Magnetospherically-trapped dust and a possible model for the unusual transits at WD 1145+017

TL;DR

This paper proposes a model where charged dust grains trapped in the magnetic field of WD 1145+017 explain its unusual transits, highlighting the role of magnetic interactions in dust dynamics around white dwarfs.

Contribution

It introduces a novel model where magnetically-trapped dust clouds account for the observed transits, emphasizing magnetic effects on dust distribution near white dwarfs.

Findings

Model explains transit periodicities with near 4.5 h stellar rotation.

Trapped dust clouds are in near-circular orbits, matching observations.

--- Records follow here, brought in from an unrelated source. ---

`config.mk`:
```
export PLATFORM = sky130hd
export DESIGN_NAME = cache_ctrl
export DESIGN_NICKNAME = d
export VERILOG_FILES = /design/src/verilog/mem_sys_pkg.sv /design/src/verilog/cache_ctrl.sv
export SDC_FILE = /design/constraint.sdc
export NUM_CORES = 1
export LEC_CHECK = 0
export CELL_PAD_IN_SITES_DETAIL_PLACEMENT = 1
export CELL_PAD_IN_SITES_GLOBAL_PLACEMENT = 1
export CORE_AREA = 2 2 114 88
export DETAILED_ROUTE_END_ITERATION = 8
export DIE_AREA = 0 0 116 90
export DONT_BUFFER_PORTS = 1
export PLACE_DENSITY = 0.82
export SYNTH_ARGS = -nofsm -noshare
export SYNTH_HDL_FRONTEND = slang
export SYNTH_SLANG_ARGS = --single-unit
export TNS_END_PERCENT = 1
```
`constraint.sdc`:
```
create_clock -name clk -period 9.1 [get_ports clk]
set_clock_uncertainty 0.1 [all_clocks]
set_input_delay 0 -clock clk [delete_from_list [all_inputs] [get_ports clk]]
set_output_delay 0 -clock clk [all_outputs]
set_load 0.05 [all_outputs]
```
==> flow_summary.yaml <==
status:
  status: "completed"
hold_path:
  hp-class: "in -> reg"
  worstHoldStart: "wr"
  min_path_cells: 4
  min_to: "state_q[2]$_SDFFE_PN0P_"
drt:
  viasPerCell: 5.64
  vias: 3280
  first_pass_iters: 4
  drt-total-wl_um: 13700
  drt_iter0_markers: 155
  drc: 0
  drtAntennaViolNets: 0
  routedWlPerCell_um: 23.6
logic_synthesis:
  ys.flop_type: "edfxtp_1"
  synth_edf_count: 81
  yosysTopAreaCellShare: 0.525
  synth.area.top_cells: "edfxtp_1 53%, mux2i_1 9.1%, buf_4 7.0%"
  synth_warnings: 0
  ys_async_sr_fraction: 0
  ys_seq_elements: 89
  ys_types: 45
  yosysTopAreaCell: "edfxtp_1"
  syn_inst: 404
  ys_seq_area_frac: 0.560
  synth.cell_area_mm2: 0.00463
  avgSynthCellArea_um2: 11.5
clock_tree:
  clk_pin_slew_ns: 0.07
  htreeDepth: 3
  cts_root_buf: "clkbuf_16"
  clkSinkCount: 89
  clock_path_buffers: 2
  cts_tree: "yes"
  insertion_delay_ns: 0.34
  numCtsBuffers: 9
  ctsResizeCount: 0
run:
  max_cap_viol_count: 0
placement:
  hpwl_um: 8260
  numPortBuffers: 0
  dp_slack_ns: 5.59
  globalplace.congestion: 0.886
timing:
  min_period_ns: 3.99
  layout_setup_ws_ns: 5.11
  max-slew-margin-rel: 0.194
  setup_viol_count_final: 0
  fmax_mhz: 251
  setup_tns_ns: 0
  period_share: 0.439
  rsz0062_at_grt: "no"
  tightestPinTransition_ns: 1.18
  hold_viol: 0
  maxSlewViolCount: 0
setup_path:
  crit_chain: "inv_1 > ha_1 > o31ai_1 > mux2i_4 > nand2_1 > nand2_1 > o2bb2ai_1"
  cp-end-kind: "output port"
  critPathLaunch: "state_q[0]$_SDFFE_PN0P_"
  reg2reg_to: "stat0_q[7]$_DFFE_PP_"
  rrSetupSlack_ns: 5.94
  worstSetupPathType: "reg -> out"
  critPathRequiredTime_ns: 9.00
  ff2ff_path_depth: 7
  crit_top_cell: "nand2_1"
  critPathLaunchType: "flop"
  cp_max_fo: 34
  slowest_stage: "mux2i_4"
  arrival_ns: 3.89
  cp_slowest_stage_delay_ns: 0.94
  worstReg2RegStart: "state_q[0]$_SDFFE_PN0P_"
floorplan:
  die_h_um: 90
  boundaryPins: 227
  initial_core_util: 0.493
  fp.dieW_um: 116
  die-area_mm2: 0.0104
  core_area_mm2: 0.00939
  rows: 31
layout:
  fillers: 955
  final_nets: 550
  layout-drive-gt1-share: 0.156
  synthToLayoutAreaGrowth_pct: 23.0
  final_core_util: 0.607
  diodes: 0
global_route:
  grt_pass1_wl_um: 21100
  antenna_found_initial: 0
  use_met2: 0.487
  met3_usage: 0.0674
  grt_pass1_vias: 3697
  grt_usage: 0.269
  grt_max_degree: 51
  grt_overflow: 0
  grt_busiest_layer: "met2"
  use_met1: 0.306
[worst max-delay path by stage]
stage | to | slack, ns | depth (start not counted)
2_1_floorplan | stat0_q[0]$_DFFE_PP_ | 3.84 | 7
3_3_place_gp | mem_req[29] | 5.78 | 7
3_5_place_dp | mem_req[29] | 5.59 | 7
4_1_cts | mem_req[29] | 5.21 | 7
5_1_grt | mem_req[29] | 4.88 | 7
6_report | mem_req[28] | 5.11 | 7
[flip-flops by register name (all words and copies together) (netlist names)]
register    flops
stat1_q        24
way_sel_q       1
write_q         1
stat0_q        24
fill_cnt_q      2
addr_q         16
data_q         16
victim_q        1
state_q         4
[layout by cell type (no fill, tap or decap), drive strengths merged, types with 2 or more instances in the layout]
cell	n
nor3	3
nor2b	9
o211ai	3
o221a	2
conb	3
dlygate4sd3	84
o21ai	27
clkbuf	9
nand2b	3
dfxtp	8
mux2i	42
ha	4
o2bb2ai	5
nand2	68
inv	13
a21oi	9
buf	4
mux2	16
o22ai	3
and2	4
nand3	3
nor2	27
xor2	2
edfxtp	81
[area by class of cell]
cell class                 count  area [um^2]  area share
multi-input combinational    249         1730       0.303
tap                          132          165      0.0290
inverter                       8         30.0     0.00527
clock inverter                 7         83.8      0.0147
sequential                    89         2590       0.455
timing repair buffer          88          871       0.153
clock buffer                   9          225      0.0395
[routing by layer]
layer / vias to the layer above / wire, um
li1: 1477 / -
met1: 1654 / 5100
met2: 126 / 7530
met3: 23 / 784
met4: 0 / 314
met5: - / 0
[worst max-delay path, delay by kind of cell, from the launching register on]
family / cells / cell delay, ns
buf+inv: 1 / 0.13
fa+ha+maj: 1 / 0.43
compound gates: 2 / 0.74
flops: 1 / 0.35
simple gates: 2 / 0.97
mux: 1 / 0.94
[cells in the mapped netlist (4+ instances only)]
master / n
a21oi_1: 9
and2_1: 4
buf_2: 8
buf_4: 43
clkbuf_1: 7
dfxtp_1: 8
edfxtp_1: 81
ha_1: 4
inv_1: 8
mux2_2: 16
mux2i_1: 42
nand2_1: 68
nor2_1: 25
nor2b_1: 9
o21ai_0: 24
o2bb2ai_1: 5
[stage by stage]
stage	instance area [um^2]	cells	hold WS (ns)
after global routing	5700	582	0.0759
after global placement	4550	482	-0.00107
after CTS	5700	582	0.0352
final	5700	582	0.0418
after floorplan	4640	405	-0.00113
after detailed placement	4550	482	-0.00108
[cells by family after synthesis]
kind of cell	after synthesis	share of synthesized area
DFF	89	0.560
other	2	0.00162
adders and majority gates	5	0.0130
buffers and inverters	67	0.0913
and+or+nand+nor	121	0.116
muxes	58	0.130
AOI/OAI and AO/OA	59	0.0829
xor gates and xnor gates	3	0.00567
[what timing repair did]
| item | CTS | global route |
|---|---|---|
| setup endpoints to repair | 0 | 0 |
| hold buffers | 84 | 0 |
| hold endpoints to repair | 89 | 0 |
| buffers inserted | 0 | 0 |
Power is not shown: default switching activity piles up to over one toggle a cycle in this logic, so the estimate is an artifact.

Magnetic field strength required is at least a few tens of kG.

Abstract

The rapidly evolving dust and gas extinction observed towards WD 1145+017 has opened a real-time window onto the mechanisms for destruction-accretion of planetary bodies onto white dwarf stars, and has served to underline the importance of considering the dynamics of dust particles around such objects. Here it is argued that the interaction between (charged) dust grains and the stellar magnetic field is an important ingredient in understanding the physical distribution of infrared emitting particles in the vicinity of such white dwarfs. These ideas are used to suggest a possible model for WD 1145+017 in which the unusual transit shapes are caused by opaque clouds of dust trapped in the stellar magnetosphere. The model can account for the observed transit periodicities if the stellar rotation is near 4.5 h, as the clouds of trapped dust are then located near or within the co-rotation radius. The model requires the surface magnetic field to be at least around some tens of kG. In contrast to the eccentric orbits expected for large planetesimals undergoing tidal disintegration, the orbits of magnetospherically-trapped dust clouds are essentially circular, consistent with the observations.